Made In Dagenham

Made In Dagenham

Adelphi Theatre, London

William Russell

DIRECTED by Rupert Goold, with splendid sets by Bunny Christie, a brilliant and tuneful score by David Arnold and witty lyrics by Richard Thomas, this reworking of the 2010 film about the Dagenham car plant workers' strike in 1968 for equal pay is quite simply the best British musical in years. It has its flaws, but the sum of its parts, while they may not make a perfect whole, add up to dazzling entertainment.

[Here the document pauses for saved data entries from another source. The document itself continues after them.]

Context: an optimization exercise on an open-source flow, tuned for small area. The choices shown serve that exercise and are no tape-out recipe.
Function not checked in this run: the RTL went through the layout flow alone.
Power and IR drop assume default switching activity.

**flow/design.v**
```verilog
module adder_tree (
    input           clk,
    input           rst_n,
    input  [127:0]  s_axis_din_data,
    input           s_axis_din_valid,
    output          s_axis_din_ready,
    output [11:0]   m_axis_dout_data,
    output          m_axis_dout_valid,
    input           m_axis_dout_ready
);
    reg  vld;
    wire ld = ~vld | m_axis_dout_ready;
    assign s_axis_din_ready  = ld;
    assign m_axis_dout_valid = vld;
    always @(posedge clk)
        if (~rst_n) vld <= 1'b0;
        else if (ld) vld <= s_axis_din_valid;
    wire s1;
    wire c2;
    wire s3;
    wire c4;
    wire s5;
    wire c6;
    wire s7;
    wire c8;
    wire s9;
    wire c10;
    wire s11;
    wire c12;
    wire s13;
    wire c14;
    wire s15;
    wire c16;
    wire s17;
    wire c18;
    wire s19;
    wire c20;
    wire s21;
    wire c22;
    wire s23;
    wire c24;
    wire s25;
    wire c26;
    wire s27;
    wire c28;
    wire s29;
    wire c30;
    wire s31;
    wire c32;
    wire s33;
    wire c34;
    wire s35;
    wire c36;
    wire s37;
    wire c38;
    wire s39;
    wire c40;
    wire s41;
    wire c42;
    wire s43;
    wire c44;
    wire s45;
    wire c46;
    wire s47;
    wire c48;
    wire s49;
    wire c50;
    wire s51;
    wire c52;
    wire s53;
    wire c54;
    wire s55;
    wire c56;
    wire s57;
    wire c58;
    wire s59;
    wire c60;
    wire s61;
    wire c62;
    wire s63;
    wire c64;
    wire s65;
    wire c66;
    wire s67;
    wire c68;
    wire s69;
    wire c70;
    wire s71;
    wire c72;
    wire s73;
    wire c74;
    wire s75;
    wire c76;
    wire s77;
    wire c78;
    wire s79;
    wire c80;
    wire s81;
    wire c82;
    wire s83;
    wire c84;
    wire s85;
    wire c86;
    wire s87;
    wire c88;
    wire s89;
    wire c90;
    wire s91;
    wire c92;
    wire s93;
    wire c94;
    wire s95;
    wire c96;
    wire s97;
    wire c98;
    wire s99;
    wire c100;
    wire s101;
    wire c102;
    wire s103;
    wire c104;
    wire s105;
    wire c106;
    wire s107;
    wire c108;
    wire s109;
    wire c110;
    wire s111;
    wire c112;
    wire s113;
    wire c114;
    wire s115;
    wire c116;
    wire s117;
    wire c118;
    wire s119;
    wire c120;
    wire s121;
    wire c122;
    wire s123;
    wire c124;
    wire s125;
    wire c126;
    wire s127;
    wire c128;
    wire s129;
    wire c130;
    wire s131;
    wire c132;
    wire s133;
    wire c134;
    wire s135;
    wire c136;
    wire s137;
    wire c138;
    wire s139;
    wire c140;
    wire s141;
    wire c142;
    wire s143;
    wire c144;
    wire s145;
    wire c146;
    wire s147;
    wire c148;
    wire s149;
    wire c150;
    wire s151;
    wire c152;
    wire s153;
    wire c154;
    wire s155;
    wire c156;
    wire s157;
    wire c158;
    wire s159;
    wire c160;
    wire s161;
    wire c162;
    wire s163;
    wire c164;
    wire s165;
    wire c166;
    wire s167;
    wire c168;
    wire s169;
    wire c170;
    wire s171;
    wire c172;
    wire s173;
    wire c174;
    wire s175;
    wire c176;
    wire s177;
    wire c178;
    wire s179;
    wire c180;
    wire n181;
    wire s182;
    wire c183;
    wire s184;
    wire c185;
    wire s186;
    wire c187;
    wire n188;
    wire s189;
    wire c190;
    wire n191;
    wire s192;
    wire c193;
    wire n194;
    wire s195;
    wire c196;
    wire s197;
    wire c198;
    wire s199;
    wire c200;
    wire s201;
    wire c202;
    wire n203;
    wire s204;
    wire c205;
    wire s206;
    wire c207;
    wire s208;
    wire c209;
    wire n210;
    wire s211;
    wire c212;
    wire n213;
    wire s214;
    wire c215;
    wire s216;
    wire c217;
    wire s218;
    wire c219;
    wire s220;
    wire c221;
    wire s222;
    wire c223;
    wire s224;
    wire c225;
    wire s226;
    wire c227;
    wire n228;
    wire s229;
    wire c230;
    reg q0_0;
    reg q1_0;
    reg q2_0;
    reg q2_1;
    reg q3_0;
    reg q3_1;
    reg q3_2;
    reg q4_0;
    reg q4_1;
    reg q4_2;
    reg q5_0;
    reg q5_1;
    reg q5_2;
    reg q6_0;
    reg q6_1;
    reg q6_2;
    reg q7_0;
    reg q7_1;
    reg q7_2;
    reg q8_0;
    reg q8_1;
    reg q8_2;
    reg q9_0;
    reg q9_1;
    reg q9_2;
    reg q10_0;
    always @(posedge clk)
        if (ld) begin
            q0_0 <= s15;
            q1_0 <= s39;
            q2_0 <= c40;
            q2_1 <= s65;
            q3_0 <= s89;
            q3_1 <= c66;
            q3_2 <= s91;
            q4_0 <= s115;
            q4_1 <= c92;
            q4_2 <= s117;
            q5_0 <= s141;
            q5_1 <= c118;
            q5_2 <= s143;
            q6_0 <= s167;
            q6_1 <= c144;
            q6_2 <= s169;
            q7_0 <= s197;
            q7_1 <= c170;
            q7_2 <= s199;
            q8_0 <= s208;
            q8_1 <= c200;
            q8_2 <= s211;
            q9_0 <= c209;
            q9_1 <= s214;
            q9_2 <= c212;
            q10_0 <= c215;
        end
    adder_tree_fa u_s1 (.a(s_axis_din_data[0]), .b(s_axis_din_data[8]), .ci(s_axis_din_data[16]), .s(s1), .co(c2));
    adder_tree_fa u_s3 (.a(s_axis_din_data[24]), .b(s_axis_din_data[32]), .ci(s_axis_din_data[40]), .s(s3), .co(c4));
    adder_tree_fa u_s5 (.a(s_axis_din_data[48]), .b(s_axis_din_data[56]), .ci(s_axis_din_data[64]), .s(s5), .co(c6));
    adder_tree_fa u_s7 (.a(s_axis_din_data[72]), .b(s_axis_din_data[80]), .ci(s_axis_din_data[88]), .s(s7), .co(c8));
    adder_tree_fa u_s9 (.a(s_axis_din_data[96]), .b(s_axis_din_data[104]), .ci(s_axis_din_data[112]), .s(s9), .co(c10));
    adder_tree_fa u_s11 (.a(s_axis_din_data[120]), .b(s1), .ci(s3), .s(s11), .co(c12));
    adder_tree_fa u_s13 (.a(s5), .b(s7), .ci(s9), .s(s13), .co(c14));
    adder_tree_ha u_s15 (.a(s11), .b(s13), .s(s15), .co(c16));
    adder_tree_fa u_s17 (.a(s_axis_din_data[1]), .b(s_axis_din_data[9]), .ci(s_axis_din_data[17]), .s(s17), .co(c18));
    adder_tree_fa u_s19 (.a(s_axis_din_data[25]), .b(s_axis_din_data[33]), .ci(s_axis_din_data[41]), .s(s19), .co(c20));
    adder_tree_fa u_s21 (.a(s_axis_din_data[49]), .b(s_axis_din_data[57]), .ci(s_axis_din_data[65]), .s(s21), .co(c22));
    adder_tree_fa u_s23 (.a(s_axis_din_data[73]), .b(s_axis_din_data[81]), .ci(s_axis_din_data[89]), .s(s23), .co(c24));
    adder_tree_fa u_s25 (.a(s_axis_din_data[97]), .b(s_axis_din_data[105]), .ci(s_axis_din_data[113]), .s(s25), .co(c26));
    adder_tree_fa u_s27 (.a(s_axis_din_data[121]), .b(c2), .ci(c4), .s(s27), .co(c28));
    adder_tree_fa u_s29 (.a(c6), .b(c8), .ci(c10), .s(s29), .co(c30));
    adder_tree_fa u_s31 (.a(s17), .b(s19), .ci(s21), .s(s31), .co(c32));
    adder_tree_fa u_s33 (.a(s23), .b(s25), .ci(c12), .s(s33), .co(c34));
    adder_tree_fa u_s35 (.a(s27), .b(c14), .ci(s29), .s(s35), .co(c36));
    adder_tree_fa u_s37 (.a(s31), .b(c16), .ci(s33), .s(s37), .co(c38));
    adder_tree_ha u_s39 (.a(s35), .b(s37), .s(s39), .co(c40));
    adder_tree_fa u_s41 (.a(s_axis_din_data[2]), .b(s_axis_din_data[10]), .ci(s_axis_din_data[18]), .s(s41), .co(c42));
    adder_tree_fa u_s43 (.a(s_axis_din_data[26]), .b(s_axis_din_data[34]), .ci(s_axis_din_data[42]), .s(s43), .co(c44));
    adder_tree_fa u_s45 (.a(s_axis_din_data[50]), .b(s_axis_din_data[58]), .ci(s_axis_din_data[66]), .s(s45), .co(c46));
    adder_tree_fa u_s47 (.a(s_axis_din_data[74]), .b(s_axis_din_data[82]), .ci(s_axis_din_data[90]), .s(s47), .co(c48));
    adder_tree_fa u_s49 (.a(s_axis_din_data[98]), .b(s_axis_din_data[106]), .ci(s_axis_din_data[114]), .s(s49), .co(c50));
    adder_tree_fa u_s51 (.a(s_axis_din_data[122]), .b(c18), .ci(c20), .s(s51), .co(c52));
    adder_tree_fa u_s53 (.a(c22), .b(c24), .ci(c26), .s(s53), .co(c54));
    adder_tree_fa u_s55 (.a(s41), .b(s43), .ci(s45), .s(s55), .co(c56));
    adder_tree_fa u_s57 (.a(s47), .b(s49), .ci(c28), .s(s57), .co(c58));
    adder_tree_fa u_s59 (.a(c30), .b(s51), .ci(c32), .s(s59), .co(c60));
    adder_tree_fa u_s61 (.a(s53), .b(s55), .ci(s57), .s(s61), .co(c62));
    adder_tree_fa u_s63 (.a(c34), .b(c36), .ci(s59), .s(s63), .co(c64));
    adder_tree_fa u_s65 (.a(s61), .b(c38), .ci(s63), .s(s65), .co(c66));
    adder_tree_fa u_s67 (.a(s_axis_din_data[3]), .b(s_axis_din_data[11]), .ci(s_axis_din_data[19]), .s(s67), .co(c68));
    adder_tree_fa u_s69 (.a(s_axis_din_data[27]), .b(s_axis_din_data[35]), .ci(s_axis_din_data[43]), .s(s69), .co(c70));
    adder_tree_fa u_s71 (.a(s_axis_din_data[51]), .b(s_axis_din_data[59]), .ci(s_axis_din_data[67]), .s(s71), .co(c72));
    adder_tree_fa u_s73 (.a(s_axis_din_data[75]), .b(s_axis_din_data[83]), .ci(s_axis_din_data[91]), .s(s73), .co(c74));
    adder_tree_fa u_s75 (.a(s_axis_din_data[99]), .b(s_axis_din_data[107]), .ci(s_axis_din_data[115]), .s(s75), .co(c76));
    adder_tree_fa u_s77 (.a(s_axis_din_data[123]), .b(c42), .ci(c44), .s(s77), .co(c78));
    adder_tree_fa u_s79 (.a(c46), .b(c48), .ci(c50), .s(s79), .co(c80));
    adder_tree_fa u_s81 (.a(s67), .b(s69), .ci(s71), .s(s81), .co(c82));
    adder_tree_fa u_s83 (.a(s73), .b(s75), .ci(c52), .s(s83), .co(c84));
    adder_tree_fa u_s85 (.a(c54), .b(s77), .ci(c56), .s(s85), .co(c86));
    adder_tree_fa u_s87 (.a(s79), .b(s81), .ci(c58), .s(s87), .co(c88));
    adder_tree_fa u_s89 (.a(s83), .b(c60), .ci(s85), .s(s89), .co(c90));
    adder_tree_fa u_s91 (.a(c62), .b(s87), .ci(c64), .s(s91), .co(c92));
    adder_tree_fa u_s93 (.a(s_axis_din_data[4]), .b(s_axis_din_data[12]), .ci(s_axis_din_data[20]), .s(s93), .co(c94));
    adder_tree_fa u_s95 (.a(s_axis_din_data[28]), .b(s_axis_din_data[36]), .ci(s_axis_din_data[44]), .s(s95), .co(c96));
    adder_tree_fa u_s97 (.a(s_axis_din_data[52]), .b(s_axis_din_data[60]), .ci(s_axis_din_data[68]), .s(s97), .co(c98));
    adder_tree_fa u_s99 (.a(s_axis_din_data[76]), .b(s_axis_din_data[84]), .ci(s_axis_din_data[92]), .s(s99), .co(c100));
    adder_tree_fa u_s101 (.a(s_axis_din_data[100]), .b(s_axis_din_data[108]), .ci(s_axis_din_data[116]), .s(s101), .co(c102));
    adder_tree_fa u_s103 (.a(s_axis_din_data[124]), .b(c68), .ci(c70), .s(s103), .co(c104));
    adder_tree_fa u_s105 (.a(c72), .b(c74), .ci(c76), .s(s105), .co(c106));
    adder_tree_fa u_s107 (.a(s93), .b(s95), .ci(s97), .s(s107), .co(c108));
    adder_tree_fa u_s109 (.a(s99), .b(s101), .ci(c78), .s(s109), .co(c110));
    adder_tree_fa u_s111 (.a(c80), .b(s103), .ci(c82), .s(s111), .co(c112));
    adder_tree_fa u_s113 (.a(s105), .b(s107), .ci(c84), .s(s113), .co(c114));
    adder_tree_fa u_s115 (.a(s109), .b(c86), .ci(s111), .s(s115), .co(c116));
    adder_tree_fa u_s117 (.a(c88), .b(s113), .ci(c90), .s(s117), .co(c118));
    adder_tree_fa u_s119 (.a(s_axis_din_data[5]), .b(s_axis_din_data[13]), .ci(s_axis_din_data[21]), .s(s119), .co(c120));
    adder_tree_fa u_s121 (.a(s_axis_din_data[29]), .b(s_axis_din_data[37]), .ci(s_axis_din_data[45]), .s(s121), .co(c122));
    adder_tree_fa u_s123 (.a(s_axis_din_data[53]), .b(s_axis_din_data[61]), .ci(s_axis_din_data[69]), .s(s123), .co(c124));
    adder_tree_fa u_s125 (.a(s_axis_din_data[77]), .b(s_axis_din_data[85]), .ci(s_axis_din_data[93]), .s(s125), .co(c126));
    adder_tree_fa u_s127 (.a(s_axis_din_data[101]), .b(s_axis_din_data[109]), .ci(s_axis_din_data[117]), .s(s127), .co(c128));
    adder_tree_fa u_s129 (.a(s_axis_din_data[125]), .b(c94), .ci(c96), .s(s129), .co(c130));
    adder_tree_fa u_s131 (.a(c98), .b(c100), .ci(c102), .s(s131), .co(c132));
    adder_tree_fa u_s133 (.a(s119), .b(s121), .ci(s123), .s(s133), .co(c134));
    adder_tree_fa u_s135 (.a(s125), .b(s127), .ci(c104), .s(s135), .co(c136));
    adder_tree_fa u_s137 (.a(c106), .b(s129), .ci(c108), .s(s137), .co(c138));
    adder_tree_fa u_s139 (.a(s131), .b(s133), .ci(c110), .s(s139), .co(c140));
    adder_tree_fa u_s141 (.a(s135), .b(c112), .ci(s137), .s(s141), .co(c142));
    adder_tree_fa u_s143 (.a(c114), .b(s139), .ci(c116), .s(s143), .co(c144));
    adder_tree_fa u_s145 (.a(s_axis_din_data[6]), .b(s_axis_din_data[14]), .ci(s_axis_din_data[22]), .s(s145), .co(c146));
    adder_tree_fa u_s147 (.a(s_axis_din_data[30]), .b(s_axis_din_data[38]), .ci(s_axis_din_data[46]), .s(s147), .co(c148));
    adder_tree_fa u_s149 (.a(s_axis_din_data[54]), .b(s_axis_din_data[62]), .ci(s_axis_din_data[70]), .s(s149), .co(c150));
    adder_tree_fa u_s151 (.a(s_axis_din_data[78]), .b(s_axis_din_data[86]), .ci(s_axis_din_data[94]), .s(s151), .co(c152));
    adder_tree_fa u_s153 (.a(s_axis_din_data[102]), .b(s_axis_din_data[110]), .ci(s_axis_din_data[118]), .s(s153), .co(c154));
    adder_tree_fa u_s155 (.a(s_axis_din_data[126]), .b(c120), .ci(c122), .s(s155), .co(c156));
    adder_tree_fa u_s157 (.a(c124), .b(c126), .ci(c128), .s(s157), .co(c158));
    adder_tree_fa u_s159 (.a(s145), .b(s147), .ci(s149), .s(s159), .co(c160));
    adder_tree_fa u_s161 (.a(s151), .b(s153), .ci(c130), .s(s161), .co(c162));
    adder_tree_fa u_s163 (.a(c132), .b(s155), .ci(c134), .s(s163), .co(c164));
    adder_tree_fa u_s165 (.a(s157), .b(s159), .ci(c136), .s(s165), .co(c166));
    adder_tree_fa u_s167 (.a(s161), .b(c138), .ci(s163), .s(s167), .co(c168));
    adder_tree_fa u_s169 (.a(c140), .b(s165), .ci(c142), .s(s169), .co(c170));
    adder_tree_fa u_s171 (.a(s_axis_din_data[7]), .b(s_axis_din_data[15]), .ci(s_axis_din_data[23]), .s(s171), .co(c172));
    adder_tree_fa u_s173 (.a(s_axis_din_data[31]), .b(s_axis_din_data[39]), .ci(s_axis_din_data[47]), .s(s173), .co(c174));
    adder_tree_fa u_s175 (.a(s_axis_din_data[55]), .b(s_axis_din_data[63]), .ci(s_axis_din_data[71]), .s(s175), .co(c176));
    adder_tree_fa u_s177 (.a(s_axis_din_data[79]), .b(s_axis_din_data[87]), .ci(s_axis_din_data[95]), .s(s177), .co(c178));
    adder_tree_fa u_s179 (.a(s_axis_din_data[103]), .b(s_axis_din_data[111]), .ci(s_axis_din_data[119]), .s(s179), .co(c180));
    assign n181 = ~s_axis_din_data[127];
    adder_tree_fa u_s182 (.a(n181), .b(c146), .ci(c148), .s(s182), .co(c183));
    adder_tree_fa u_s184 (.a(c150), .b(c152), .ci(c154), .s(s184), .co(c185));
    adder_tree_fa u_s186 (.a(s171), .b(s173), .ci(s175), .s(s186), .co(c187));
    assign n188 = ~s177;
    adder_tree_fa u_s189 (.a(n188), .b(c156), .ci(c158), .s(s189), .co(c190));
    assign n191 = ~s179;
    adder_tree_fa u_s192 (.a(n191), .b(s182), .ci(c160), .s(s192), .co(c193));
    assign n194 = ~s186;
    adder_tree_fa u_s195 (.a(s184), .b(n194), .ci(c162), .s(s195), .co(c196));
    adder_tree_fa u_s197 (.a(c164), .b(s189), .ci(s192), .s(s197), .co(c198));
    adder_tree_fa u_s199 (.a(c166), .b(s195), .ci(c168), .s(s199), .co(c200));
    adder_tree_fa u_s201 (.a(c172), .b(c174), .ci(c176), .s(s201), .co(c202));
    assign n203 = ~c178;
    adder_tree_fa u_s204 (.a(n203), .b(c183), .ci(c185), .s(s204), .co(c205));
    adder_tree_fa u_s206 (.a(c180), .b(c187), .ci(s201), .s(s206), .co(c207));
    adder_tree_fa u_s208 (.a(c190), .b(c193), .ci(s204), .s(s208), .co(c209));
    assign n210 = ~s206;
    adder_tree_fa u_s211 (.a(n210), .b(c196), .ci(c198), .s(s211), .co(c212));
    assign n213 = ~c205;
    adder_tree_fa u_s214 (.a(c202), .b(n213), .ci(c207), .s(s214), .co(c215));
    adder_tree_fa u_s216 (.a(q3_0), .b(q3_1), .ci(q3_2), .s(s216), .co(c217));
    adder_tree_fa u_s218 (.a(q4_0), .b(q4_1), .ci(q4_2), .s(s218), .co(c219));
    adder_tree_fa u_s220 (.a(q5_0), .b(q5_1), .ci(q5_2), .s(s220), .co(c221));
    adder_tree_fa u_s222 (.a(q6_0), .b(q6_1), .ci(q6_2), .s(s222), .co(c223));
    adder_tree_fa u_s224 (.a(q7_0), .b(q7_1), .ci(q7_2), .s(s224), .co(c225));
    adder_tree_fa u_s226 (.a(q8_0), .b(q8_1), .ci(q8_2), .s(s226), .co(c227));
    assign n228 = ~q9_1;
    adder_tree_fa u_s229 (.a(q9_0), .b(n228), .ci(q9_2), .s(s229), .co(c230));
    wire [11:0] ra = {1'b0, ~q10_0, c227, c225, c223, c221, c219, c217, s216, q2_0, q1_0, q0_0};
    wire [11:0] rb = {1'b0, c230, s229, s226, s224, s222, s220, s218, 1'b0, q2_1, 1'b0, 1'b0};
    assign m_axis_dout_data = (ra + rb) ^ 12'h800;
endmodule
module adder_tree_fa (input a, input b, input ci, output s, output co);
    assign s  = a ^ b ^ ci;
    assign co = (a & b) | (a & ci) | (b & ci);
endmodule
module adder_tree_ha (input a, input b, output s, output co);
    assign s  = a ^ b;
    assign co = a & b;
endmodule
```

The book by Richard Bean is the problem. It varies in tone from a straightforward account of the strains placed on the marriage of the leading striker, Rita O'Grady (Gemma Arterton) to downright caricature and farce - Harold Wilson is portrayed as a buffoon exiting into a cupboard at one point - when dealing with the politics and the Ford bosses. Nor do I think Iraq and quantitative easing featured back then.

Arterton is fine, but gets by more on her beauty and acting skills than her singing talent. She does not rise to the final "big" song and needs all the support she gets from the chorus throughout the show, something a bona fide musical star would not have needed. But the cast and the superb production carry her along, the sets conjure up the car plant and the O'Grady home perfectly - Rome may not have been built in a day, but Dagenham was, someone says - and Sophie-Louise Dann does a neat turn as Employment Secretary Barbara Castle, who took up their cause.

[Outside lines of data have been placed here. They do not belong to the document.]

Source: an optimization exercise on an open RTL-to-GDS flow (aim: small area, a short achievable clock period and few clock cycles per item). Production flows keep margins and buffers that such runs may drop. At most, simulation tests tie the RTL to the original design; equivalence was not proved. Power and IR drop assume default switching activity.

==> flow/design.v <==
module lpc_encoder
(
	input wire ACLK,
	input wire ARESET_N,
	input wire[15:0] TDATA,
	input wire TVALID,
	input wire TLAST,
	input wire TUSER,
	output wire TREADY,
	output wire OUT_VALID,
	output wire OUT_LAST,
	output wire OUT_USER,
	output wire [79:0] OUT_DATA,
	input wire OUT_READY
);
	reg [63:0] data_reg;
	reg [7:0]  pv_reg;
	reg [7:0]  ph_reg;
	reg        user_reg, last_reg;
	reg [1:0]  cnt_reg;            
	reg        valid_reg;
	wire       acc   = TVALID & TREADY;
	wire       first = TUSER | (cnt_reg == 2'd0);
	wire       done  = ~TUSER & (cnt_reg == 2'd3);
	wire [7:0] hi    = TDATA[15:8];
	wire [7:0] lo    = TDATA[7:0];
	always @(posedge ACLK or negedge ARESET_N) begin
		if (~ARESET_N) begin
			cnt_reg   <= 2'd0;
			valid_reg <= 1'b0;
		end else begin
			if (acc)
				cnt_reg <= first ? 2'd1 : cnt_reg + 2'd1;
			valid_reg <= (acc & done) | (valid_reg & ~OUT_READY);
		end
	end
	always @(posedge ACLK) begin
		if (acc) begin
			data_reg <= {lo, hi, data_reg[63:16]};
			pv_reg   <= {^lo, ^hi, pv_reg[7:2]};
			ph_reg   <= (first ? 8'd0 : ph_reg) ^ hi ^ lo;
			user_reg <= first ? TUSER : user_reg;
			last_reg <= (first ? 1'b0 : last_reg) | TLAST;
		end
	end
	assign TREADY    = ~valid_reg | OUT_READY;
	assign OUT_VALID = valid_reg;
	assign OUT_DATA  = {ph_reg, pv_reg, data_reg};
	assign OUT_USER  = user_reg;
	assign OUT_LAST  = last_reg;
endmodule
clock: 5.0 ns
lec_check: 0
cap_margin: 20
core_margin: 2
core_utilization: 75
setup_slack_margin: 2.9
slew_margin: 20
standard.sh (not shown) runs the stock make flow with config.mk's settings and CLKGATE_MAP_FILE= SYNTH_SCRIPT=/design/flow/synth_recipe.tcl, a recipe that flattens the netlist after the stock synthesis.
==> flow/flow/run.sh <==
#!/bin/bash
set -euo pipefail
export BUFFER_PORTS_ARGS="-buffer_cell sky130_fd_sc_hd__buf_1"
bash standard.sh > standard_flow.log 2>&1
The baseline aborted during detailed placement (3_5_place_dp).
Rerun with:
--- a/flow/config.mk
+++ b/flow/config.mk
@@ -9,3 +9,3 @@
 export CORE_MARGIN = 2
-export CORE_UTILIZATION = 75
+export CORE_UTILIZATION = 60
 export SETUP_SLACK_MARGIN = 2.9
What happened: Now the flow finished with timing, DRC and antenna clean; synthesized area does not change; synthesized cell count is unchanged.
No functional check of the RTL was part of any run of this note.

========
amber:
lpc_encoder, a different RTL version from the one above (not shown whole).
Size: roughly 85 flip-flops, roughly 110 I/O pins, ~3000 um^2 of cells after synthesis.
==> flow/config.mk <==
export PLATFORM = sky130hd
export DESIGN_NAME = lpc_encoder
export DESIGN_NICKNAME = lpc_encoder
export VERILOG_FILES = /design/flow/design.v
export SDC_FILE = /design/flow/constraint.sdc
export NUM_CORES = 4
export LEC_CHECK = 0
export CAP_MARGIN = 20
export CORE_MARGIN = 2
export CORE_UTILIZATION = 65
export CTS_BUF_LIST = sky130_fd_sc_hd__clkbuf_16
export CTS_CLUSTER_DIAMETER = 200
export CTS_CLUSTER_SIZE = 50
export SETUP_SLACK_MARGIN = 2.9
export SLEW_MARGIN = 20
==> flow/constraint.sdc <==
create_clock -name core_clock -period 5.0 [get_ports {ACLK}]
set_input_delay 1.0000 -clock core_clock [delete_from_list [all_inputs] [get_ports {ACLK}]]
set_output_delay 1.0000 -clock core_clock [all_outputs]
set_load 0.01 [all_outputs]
Scripts as last shown in full above: flow/flow/run.sh
Testbench counts of amber, summed over its fixed seeds: cycles 12,808, items 3,200.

It may be largely fiction, but so was the film. Act Two opens with This Is America, sung by the Big Boss from Ford, which nearly stops the show; how it will go down on Broadway, should the show make it there, is anybody's guess. The audience cheered: "You gave us Cilla Black. Thanks for nothing. You can have her back." The strike led to the 1970 Equal Pay Act, and that alone is worth making a song and dance about.